This morning we had to wake up very early for the next part of our great rice terraced based adventure. Our legs were somewhat weary and we were, to be quite frank, knackered but more beautiful scenery was up for grabs, so we put our woes away and shuffled off down the stairs from our bedroom. We had a nice bit of brekky and the little girl Cindy was still up for playing hide and seek and, as yesterday she was still very good too … lol. It never ceases to amaze both me and Liz how happy the children are that we had met along the way in Asia, even without them having two h’pennies to rub together, they seem to find joy in the smallest of things and have the biggest smiles to go with it.
We grabbed our sticks from by the door and clung on to them for grim death as we forged our way forward on the track our little guide ahead of us grinning with his red stained teeth. He had spent last night celebrating the rice harvest with the men – so God only knows what his head felt like but his legs appeared to be fine and he simply kept moving. The route was to take us from here, Batad to another small village called Banaan over yet more rice terraces and through high jungle paths and we had to keep up with his relentless pace so that we could get to our ride on time which would be waiting on the main road at Banaan.
The way was quite difficult but there were parts of the track on which the scenery was frankly breathtaking. We seemed at some points to be miles above the valley, higher than the low level clouds even and much of the hillsides below were covered in rice terraces. Our guide by this time seemed to be getting used to our way of walking and had accordingly slowed down to our pace. He was quite a card and during a stop for a drink at a hut in the hills which doubled as a shop he explained a bit more about the cockfighting and how the betting worked and how he liked to have a flutter.

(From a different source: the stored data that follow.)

`config.mk`:
```
export PLATFORM = sky130hd
export DESIGN_NAME = midi_ctrl
export DESIGN_NICKNAME = d
export VERILOG_FILES = /design/src/rtl/midi_pkg.sv /design/src/rtl/midi_ctrl.sv
export SDC_FILE = /design/constraint.sdc
export NUM_CORES = 1
export LEC_CHECK = 0
export CAP_MARGIN = 25
export CORE_MARGIN = 4
export CORE_UTILIZATION = 45
export CTS_CLUSTER_DIAMETER = 50
export DETAILED_ROUTE_END_ITERATION = 7
export GPL_ROUTABILITY_DRIVEN = 0
export HOLD_SLACK_MARGIN = 0.15
export PLACE_DENSITY_LB_ADDON = 0.3
export SETUP_SLACK_MARGIN = 0.15
export SLEW_MARGIN = 0
export SYNTH_ARGS = -nofsm -noshare
export SYNTH_HDL_FRONTEND = slang
export SYNTH_SLANG_ARGS = --single-unit
```
`constraint.sdc`:
```
create_clock -name clk -period 1.4 [get_ports clk]
set_input_delay 0.42 -clock clk [delete_from_list [all_inputs] [get_ports clk]]
set_output_delay 0.42 -clock clk [all_outputs]
set_load 0.05 [all_outputs]
```
`src/rtl/midi_pkg.sv`:
```
// Shared MIDI definitions: event types, parser states and status nibbles.
package midi_pkg;

    localparam logic [1:0] EVT_NOTE_OFF    = 2'd0;
    localparam logic [1:0] EVT_NOTE_ON     = 2'd1;
    localparam logic [1:0] EVT_CTRL_CHANGE = 2'd2;

    localparam logic [1:0] ST_NO_STATUS = 2'd0;
    localparam logic [1:0] ST_WAIT_D1   = 2'd1;
    localparam logic [1:0] ST_WAIT_D2   = 2'd2;

    localparam logic [3:0] SN_NONE       = 4'h0;
    localparam logic [3:0] SN_NOTE_OFF   = 4'h8;
    localparam logic [3:0] SN_NOTE_ON    = 4'h9;
    localparam logic [3:0] SN_POLY_AT    = 4'hA;
    localparam logic [3:0] SN_CTRL_CHG   = 4'hB;
    localparam logic [3:0] SN_PROG_CHG   = 4'hC;
    localparam logic [3:0] SN_CHAN_AT    = 4'hD;
    localparam logic [3:0] SN_PITCH_BEND = 4'hE;

    // Program change and channel aftertouch carry a single data byte.
    function automatic logic has_two_data(input logic [3:0] nib);
        return (nib != SN_PROG_CHG) && (nib != SN_CHAN_AT);
    endfunction

endpackage

```
`src/rtl/midi_ctrl.sv`:
```
// MIDI byte-stream parser: turns channel voice messages from uart_rx into
// registered note/controller events with a one-slot output and sticky overflow.
module midi_ctrl
    import midi_pkg::*;
#(
    parameter int         OMNI    = 1,
    parameter logic [3:0] CHANNEL = 4'd0
) (
    input  logic       clk,
    input  logic       rst,
    input  logic       rx_valid,
    input  logic [7:0] rx_data,
    output logic       evt_valid,
    input  logic       evt_ready,
    output logic [1:0] evt_type,
    output logic [3:0] evt_chan,
    output logic [6:0] evt_d1,
    output logic [6:0] evt_d2,
    output logic       overflow
);

    logic [1:0] state;
    logic [3:0] run_stat;
    logic [3:0] run_chan;
    logic [6:0] d1_q;

    logic       is_sys, is_stat, is_data, complete;
    logic       ev_ok, chan_ok, new_evt;
    logic [1:0] ev_type;

    // 0xF8-0xFF (real-time) match none of these and so leave everything alone.
    assign is_sys   = rx_valid && (rx_data[7:3] == 5'b11110);
    assign is_stat  = rx_valid && rx_data[7] && (rx_data[7:4] != 4'hF);
    assign is_data  = rx_valid && !rx_data[7];
    assign complete = is_data && (state == ST_WAIT_D2);

    always_comb begin
        ev_ok   = 1'b0;
        ev_type = EVT_NOTE_OFF;
        case (run_stat)
            SN_NOTE_OFF: ev_ok = 1'b1;
            SN_NOTE_ON: begin
                ev_ok   = 1'b1;
                ev_type = (rx_data[6:0] != 7'd0) ? EVT_NOTE_ON : EVT_NOTE_OFF;
            end
            SN_CTRL_CHG: begin
                ev_ok   = 1'b1;
                ev_type = EVT_CTRL_CHANGE;
            end
            default: ev_ok = 1'b0;
        endcase
    end

    assign chan_ok = (OMNI != 0) || (run_chan == CHANNEL);
    assign new_evt = complete && ev_ok && chan_ok;

    always_ff @(posedge clk) begin
        if (rst) begin
            state    <= ST_NO_STATUS;
            run_stat <= SN_NONE;
            run_chan <= 4'd0;
            d1_q     <= 7'd0;
        end else if (is_sys) begin
            state    <= ST_NO_STATUS;
            run_stat <= SN_NONE;
            run_chan <= 4'd0;
        end else if (is_stat) begin
            state    <= ST_WAIT_D1;
            run_stat <= rx_data[7:4];
            run_chan <= rx_data[3:0];
        end else if (is_data) begin
            case (state)
                ST_WAIT_D1: begin
                    if (has_two_data(run_stat)) begin
                        d1_q  <= rx_data[6:0];
                        state <= ST_WAIT_D2;
                    end
                end
                ST_WAIT_D2: state <= ST_WAIT_D1;
                default:    state <= ST_NO_STATUS;
            endcase
        end
    end

    // Single output slot: a completing event replaces one being handed off
    // this cycle, but is dropped (and flagged) if the slot is still stalled.
    always_ff @(posedge clk) begin
        if (rst) begin
            evt_valid <= 1'b0;
            evt_type  <= EVT_NOTE_OFF;
            evt_chan  <= 4'd0;
            evt_d1    <= 7'd0;
            evt_d2    <= 7'd0;
            overflow  <= 1'b0;
        end else if (new_evt) begin
            if (!evt_valid || evt_ready) begin
                evt_valid <= 1'b1;
                evt_type  <= ev_type;
                evt_chan  <= run_chan;
                evt_d1    <= d1_q;
                evt_d2    <= rx_data[6:0];
            end else begin
                overflow  <= 1'b1;
            end
        end else if (evt_valid && evt_ready) begin
            evt_valid <= 1'b0;
        end
    end

endmodule

```
# [Yosys cells after proc, flatten, opt, wreduce, memory -nomap -nowiden]
# Index checks and enable logic that the tools add are counted.
[totals] register_bits=39 latch_bits=0 mem_bits_rw=0 romBits=0 input_bits=12 output_inout_bits=22 wordCells=59 memories=0
[op_classes] n_addsub=0 n_mul=0 n_div=0 n_lt_le_gt_ge=0 eq_ne=12 shift=0 muxes=10 bitwise_logic=3 reduce_logical=23
[op_table] op="$eq A4 B4 Y1 const B" n=3
[op_table] op="$ne A4 B4 Y1 const B" n=3
[op_table] op="$reduce_and A2 Y1" n=5
[op_table] op="$logic_and A1 B1 Y1" n=8
[op_table] op="$pmux W2 S2" n=2
[op_table] op="$mux W1" n=7
[op_table] op="$reduce_bool A7 Y1" n=1
[op_table] op="$reduce_or A3 Y1" n=2
[op_table] op="$eq A5 B5 Y1 const B" n=1
[op_table] op="$reduce_and A5 Y1" n=1
[op_table] op="$reduce_bool A2 Y1" n=2
[op_table] op="$ne A3 B3 Y1 const B" n=1
[op_table] op="$not A1 Y1" n=3
[op_table] op="$eq A2 B1 Y1 const B" n=1
[op_table] op="$eq A2 B2 Y1 const B" n=1
[op_table] op="$logic_not A1 Y1" n=2
[op_table] op="$mux W2" n=1
[op_table] op="$ne A2 B1 Y1 const B" n=1
[op_table] op="$ne A2 B2 Y1 const B" n=1
[op_table] op="$reduce_or A2 Y1" n=1
[op_table] op="$logic_or A1 B1 Y1" n=1

# [Longest topological paths before layout]
[depth] ltp_word=6 depth_mapped=5 ltp_nobuf=3

# [Least setup slack after synthesis]
# No wires, ideal clock.
[synth_timing] path_type="register to register" startpoint="register evt_valid" endpoint="register evt_d1[0]" setup_ns=0.119 arrival_time_ns=1.537 t_required_ns=1.281 setup_slack_ns=-0.256 path_stages_with_launch=6 n_path_buf=2 period_less_slack_ns=1.656 path_cell_list="dfxtp_1 -> or2b_2 -> and4_4 -> buf_12 -> buf_12 -> mux2i_1"
[synth_between] elab_chain_cells=3
[synth_lines] element="from (decl)" line="midi_ctrl.sv:13" source="output logic evt_valid,"
[synth_lines] element="from (signal assigned)" line="midi_ctrl.sv:89" source="evt_valid <= 1'b0;"
[synth_lines] element="from (signal assigned)" line="midi_ctrl.sv:97" source="evt_valid <= 1'b1;"
[synth_lines] element="from (signal assigned)" line="midi_ctrl.sv:106" source="evt_valid <= 1'b0;"
[synth_lines] element="$logic_not A1 Y1" line="midi_ctrl.sv:96" source="if (!evt_valid || evt_ready) begin"
[synth_lines] element="$logic_or A1 B1 Y1" line="midi_ctrl.sv:96"
[synth_lines] element="$reduce_and A2 Y1 (no line)"
[synth_lines] element="to (signal assigned)" line="midi_ctrl.sv:100" source="evt_d1 <= d1_q;"
[synth_lines] element="to (decl)" line="midi_ctrl.sv:17" source="output logic [6:0] evt_d1,"
# Every way passes these cells.
# A chain may end at the register's enable or synchronous reset.

# [Worst setup path after layout]
[layout_timing] startpoint="register state[0]" endpoint="register evt_d2[5]"
[layout_between] elab_chain_cells=4
[layout_lines] element="from (decl)" line="midi_ctrl.sv:22" source="logic [1:0] state;"
[layout_lines] element="from (signal assigned)" line="midi_ctrl.sv:59" source="state <= ST_NO_STATUS;"
[layout_lines] element="from (signal assigned)" line="midi_ctrl.sv:64" source="state <= ST_NO_STATUS;"
[layout_lines] element="from (signal assigned)" line="midi_ctrl.sv:68" source="state <= ST_WAIT_D1;"
[layout_lines] element="$eq A2 B2 Y1" line="midi_ctrl.sv:35" source="assign complete = is_data && (state == ST_WAIT_D2);"
[layout_lines] element="$logic_and A1 B1 Y1" line="midi_ctrl.sv:35"
[layout_lines] element="$logic_and A1 B1 Y1" line="midi_ctrl.sv:55" source="assign new_evt = complete && ev_ok && chan_ok;"
[layout_lines] element="$reduce_and A2 Y1 (no line)"
[layout_lines] element="to (signal assigned)" line="midi_ctrl.sv:101" source="evt_d2 <= rx_data[6:0];"
[layout_lines] element="to (decl)" line="midi_ctrl.sv:18" source="output logic [6:0] evt_d2,"
# Every way passes these cells.

==> reports/summary.txt <==
Mapped Cells - 161
port bufs - 33
die height - 69.3 um
Area Overhead vs Synth - 59.0%
TritonCTS clock tree - done
min Tclk post-route - 1360 ps
routed len/inst - 15.9 um
Detail Route Antenna Nets - 0
Post-synth top cells - dfxtp_1, nand2b_1, mux2i_1, a21oi_1
fin area - 0.00269 sq mm
clock share of power - 0.393
pwr dens - 830 mW/mm^2
placed cell areas - 0.00238 sq mm
pin count of the biggest net entering global routing - 30
Sequential Power Share - 0.511
Layout Nets - 228
number of synthesized flops with an enable pin - 0
Post-synth top flop - dfxtp_1
max_cap viols - 0
crit path kind - flip-flop to flip-flop
count of different cell masters after synthesis - 36
Final Hold Viols - 0
number of synthesis warnings - 0
crit end category - flip-flop
Max Root-Sink Buffers - 2
CTS root buffer - clkbuf_8
DR vias - 1390
placed wire-length estimate - 2900 um
worst path required time - 1600 ps
initial core utilization - 0.462
H-tree levels - 2
hold_sp - run_chan[2]
total power - 2.23 mW
Multi-input gate area - 943 sq um
DRC - 0
clk sinks - 39
Worst-Margin Slew - 252 ps
Place WS - -616 ps
fillcell total - 257
top cells by area, synth - dfxtp_1, mux2i_1, nand2b_1, buf_12, a21oi_1
Pins Over Slew Limit - 0
die area - 0.00481 sq mm
first-pass GRT wire length - 7050 um
final WL - 4220 um
Ports - 34
post-synthesis net count - 173
Syn Area/Cell - 10.5 sq um
GRT Total Usage - 0.181
Logic pwr share - 0.097
Hold Path Class - flip-flop to flip-flop
CP startpoint - state[0]
die width - 69.3 um
CP Launch Type - flip-flop
async set-reset flop share out of synthesis - 0
LEAKAGE - 1.03 nW
RSZ-0062 raised after global routing - yes
Cell Int Power - 1.75 mW
Worst VDD drop - 0.000570 V
# setup viols final - 0
core area - 0.00366 sq mm
status - complete, no violations
vias in the first global route - 1495
data arrival time of the worst path - 1560 ps
Worst slew margin - 0.831
register area - 815 sq um
largest area contributor in the netlist - dfxtp_1
worst r2r src - state[0]
clock skew - 4.92 ps
clk_lat worst skew - 280 ps
Max Freq - 0.733 GHz
Cell Area, Synth - 0.00169 sq mm
Worst-path clk slew - 70 ps
dpl cells - 251
sequential area share after synthesis - 0.461
total CTS buffers - 5
Hold Worst Slack - 467 ps
Ant. Diodes - 0
final setup margin - 36.5 ps
grt ovf - 0
Via density - 5.25
Sw Pwr - 0.489 mW
switching share of power - 0.219
initial DRC count - 34
Detailed Routing Iterations Pass 1 - 6
initial antenna violation count - 0
Layout Cells excl Fill - 265
Crit Path Max Fanout - 8
period utilization - 0.974
layout cells sized above 1 - 0.456
Yosys top cell area share - 0.461
Site Rows - 22
Yosys reg bits - 39
## stage by stage
step / util / TNS [ps]
after floorplan: - / -143
after global placement: 0.649 / -15530
after detailed placement: 0.649 / -18410
after CTS: 0.716 / 0
after global routing: 0.735 / 0
final: 0.735 / 0
## kinds of logic after synthesis
logic type,after synthesis,share of synthesized area
and+or+nand+nor,66,0.253
muxes,27,0.160
buffers and inverters,9,0.0414
DFF,39,0.461
AOI/OAI and AO/OA,20,0.0843
## per-layer routing
| layer | global-route usage | vias up | wire (um) |
|---|---|---|---|
| met1 | 0.188 | 679 | 1670 |
| met3 | 0.0623 | 7 | 180 |
| met4 | 0.0716 | 0 | 40 |
| met2 | 0.331 | 32 | 2320 |
| li1 | - | 672 | - |
| met5 | 0 | - | 0 |
## final timing paths
path | to | slack [ps] | cells after the start
max | evt_d2[5] | 40 | 4
min | evt_chan[2] | 470 | 2
max reg2reg | evt_d2[5] | 40 | 4
min reg2reg | evt_chan[2] | 470 | 2
## sequential cells by signal, summed over array words and instances (netlist names)
register and cells:
evt_d1 7, d1_q 7, evt_valid 1, evt_chan 4, run_stat 4, run_chan 4
evt_d2 7, state 2, evt_type 2, overflow 1
## repair_timing
| item | in CTS | in global routing |
|---|---|---|
| setup endpoints to repair | 50 | 39 |
| resized for setup | 45 | 17 |
| hold buffers | 0 | 0 |
| gates cloned | 1 | 0 |
| setup buffers | 4 | 1 |
| pin swaps | 9 | 3 |
## critical path, cell delays in order, from the launching register on
cell and delay (ps):
dfxtp_2 320, and4bb_4 310, and4_4 280, buf_12 150
mux2i_1 210
## power by group through the flow
stage          Sequential, mW  Combinational (mW)  Clock, mW
6_report                 1.14               0.216      0.877
4_1_cts                  1.14               0.199      0.897
5_1_grt                  1.14               0.233      0.950
3_3_place_gp             1.16               0.172          0
2_1_floorplan            1.16              0.0890          0
3_5_place_dp             1.17               0.179          0
## layout by cell type (no fill, tap or decap), drive strengths merged
| cell type | instances |
|---|---|
| a21o | 1 |
| clkinv | 1 |
| and3 | 1 |
| o211ai | 1 |
| o21ai | 3 |
| nor2 | 4 |
| dlygate4sd2 | 7 |
| and3b | 2 |
| nor4 | 1 |
| clkbuf | 7 |
| nor4b | 1 |
| a211o | 1 |
| mux2 | 1 |
| nor2b | 2 |
| a21oi | 7 |
| nor3 | 1 |
| or2b | 1 |
| nand4bb | 1 |
| and2 | 2 |
| and4 | 1 |
| o21a | 2 |
| nand3b | 1 |
| mux2i | 26 |
| inv | 1 |
| nand2 | 1 |
| nand4 | 1 |
| nand2b | 39 |
| buf | 47 |
| nand3 | 5 |
| and4bb | 1 |
| and2b | 1 |
| dfxtp | 39 |
| dlymetal6s2s | 2 |
| a41oi | 1 |
| o221a | 4 |
## area by class of cell
cell class | instances | share of cell area
Clock buffer | 7 | 0.0400
Sequential cell | 39 | 0.303
Inverter | 1 | 0.00139
Clock inverter | 1 | 0.00186
Tap cell | 48 | 0.0223
Multi-Input combinational cell | 113 | 0.351
Timing Repair Buffer | 56 | 0.281
Note: power is estimated with default switching activity, not from simulation.
==> edit (same flow settings) <==
Register the output `overflow` once more, cleared by the reset; this adds one clock of latency there. The other outputs are not delayed to match. Comments in the files are not updated.
--- a/src/rtl/midi_ctrl.sv
+++ b/src/rtl/midi_ctrl.sv
@@ -18,6 +18,8 @@
     output logic [6:0] evt_d2,
     output logic       overflow
 );
+
+    logic overflow_s0;
 
     logic [1:0] state;
     logic [3:0] run_stat;
@@ -91,7 +93,7 @@
             evt_chan  <= 4'd0;
             evt_d1    <= 7'd0;
             evt_d2    <= 7'd0;
-            overflow  <= 1'b0;
+            overflow_s0 <= 1'b0;
         end else if (new_evt) begin
             if (!evt_valid || evt_ready) begin
                 evt_valid <= 1'b1;
@@ -100,12 +102,20 @@
                 evt_d1    <= d1_q;
                 evt_d2    <= rx_data[6:0];
             end else begin
-                overflow  <= 1'b1;
+                overflow_s0 <= 1'b1;
             end
         end else if (evt_valid && evt_ready) begin
             evt_valid <= 1'b0;
         end
     end
 
+    always_ff @(posedge clk) begin
+        if (rst) begin
+            overflow <= '0;
+        end else begin
+            overflow <= overflow_s0;
+        end
+    end
+
 endmodule
 
Formal check against the unedited RTL: not equivalent (a bounded check fails within 10 cycles, from zero or initial values and one cycle with rst high).
==> edit against the original RTL <==
Hold slack better by 9.0 ps. Routed wire length grew 9.4%. Sequential cell count grew 1. Total power increased by 4.5%. Final area increased by 1.5%. Setup slack improved by 15 ps. Area after synthesis up 2.4%. Utilization is 0.57 points higher.
==> edit: results (changes against the original RTL) <==
worst clock skew 3.131 ps (-1.784 ps); asr flop ratio synth 0% (unchanged); M1 WL 1793 um (+7.1%); Max rail drop VDD 0.9880 mV (+73%); xor/xnor cell area share of the yosys netlist 0% (unchanged); TritonCTS Buffers 5 (unchanged); setup TNS after final layout 0 ps (unchanged); final-stage net count 234 (+2.6%); Net Sw Power 0.0005339 W (+9.2%); initial antenna violation count 0 (unchanged); pin count of the biggest net entering global routing 31 (+3.3%); post-synthesis compound-gate area fraction 8.225% (-0.20 points); Reg clk slew, reported paths 80 ps; wire length on met3 198 um (+10%); top cells by count, synth 40 x dfxtp_1, 38 x nand2b_1, 26 x mux2i_1; yosys warns 0 (unchanged); worst hold path class flip-flop to flip-flop; Detail Placement HPWL 3078 um (+6.0%); total global-route track usage 20.00% (+1.9 points); placed cells 257 (+2.4%); Total Routed Length 4615 um (+9.4%); biggest regs d1_q: 7 flops, evt_d1: 7 flops, evt_d2: 7 flops; Max stage delay on crit path about 330 ps; DRT iter0 DRCs 52 (+53%); Post-CTS Setup Bufs 6 (+2); Filler Cell Count 261 (+1.6%); relative slew slack 79.34% (-3.7 points); area of the multi-input gates 953.4 sq um (+1.1%); metal2 WL 2414 um (+3.9%); synthesized area per cell 10.45 sq um (-0.65%); share of post-route cells with drive strength above 1 48.43% (+2.8 points); Post-CTS Resized 50 (+11%); Distinct cells, synth 37 (+2.8%); Post-Place Worst Slack -551.5 ps (+64.23 ps); CP max-delay cell dfxtp_2; post-DR wirelength/cell 17.03 um (+6.9%); GR Util met1 21.11% (+2.4 points); Synth Net Count 178 (+2.9%); placement-stage cell area 2465 sq um (+3.7%); global routing usage on met3 5.899% (-0.33 points); CP max FO 8 (unchanged); H-tree depth 2 (unchanged); PortBufs 33 (unchanged); multiplexer area fraction after synthesis 15.66% (-0.38 points); met2 GRT Util 34.52% (+1.5 points); drt pass-1 iters 4 (-2); DR vias/cell 5.288 (+0.81%); leakage 1.032 nW (about the same); vias in the first global route 1504 (+0.60%); register area share after synthesis 46.18% (+0.056 points); status finished clean; largest cells by area after synthesis dfxtp_1 46%, mux2i_1 15%, nand2b_1 14%, a21oi_1 2.6%, buf_12 2.3%; ant diodes 0 (unchanged); first-pass GRT wire length 7610 um (+7.9%)
## edit: worst max-delay path: cells and delay by family, from the launching register on
kind          cells  cell delay (ps)
mux               1              210
flops             1              330
simple gates      2              580
buf+inv           1              140
## edit: path summary, 6_finish.rpt
kind | startpoint | end | slack, ps | cells after the start
worst max-delay path | state[0] | evt_d1[3] | 50 | 4
worst min-delay path | overflow_s0 | overflow | 480 | 1
worst max register to register | state[0] | evt_d1[3] | 50 | 4
worst min register to register | overflow_s0 | overflow | 480 | 1
## edit: area by class of cell
cell class / count / share of cell area [%]
flip-flops and latches: 40 / 30.68
multi-input cells: 116 / 34.89
well taps: 48 / 2.198
repair buffers: 58 / 28.07
clock buffers: 5 / 2.518
inverters: 1 / 0.1374
clock inverters: 3 / 1.511
## edit: power groups by stage
stage	registers (W)	logic (W)	clock network [W]
floorplan	0.00119	0.0000950	0
global placement	0.00119	0.000182	0
detailed placement	0.00119	0.000189	0
CTS	0.00117	0.000211	0.000954
global route	0.00117	0.000241	0.00101
finish	0.00117	0.000225	0.000942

The way was very hard in places but we were getting used to our own aches and pains and our sticks were doing their utmost to give us a bit of support. Most people appeared to be overtaking us but this was going to make no difference to our pace … we’re slow and we know we are (repeat ad finitum)! It took us quite a while of going uphill into the jungly looking areas then through bamboo cultivations and finally a small village-let which had a few betel nut trees growing in it before we finally came back to yet more rice terraces and very finally the main road and our lift back into Banaue. The guide did say that there was the possibility of us being able to see a cock fight today if we were lucky he would come back to the hotel and we could go.
The drive back to town was nice enough, if a little cramped in the trike and the guide broke the trip up with a couple of photo opportunities so all was not so bad. Back to Dodge we arrived and here we had no idea what to do so after a quick scan of the Lonely Planet book we decided to go and try and find the Banaue museum – home to all sorts of weird stuff. Along the way there was yet another basketball game going on in the main open sports hall in the centre of town. It must have been a big one as the seats were all full but it looked to be nearly over so we just carried on with our museum hunting.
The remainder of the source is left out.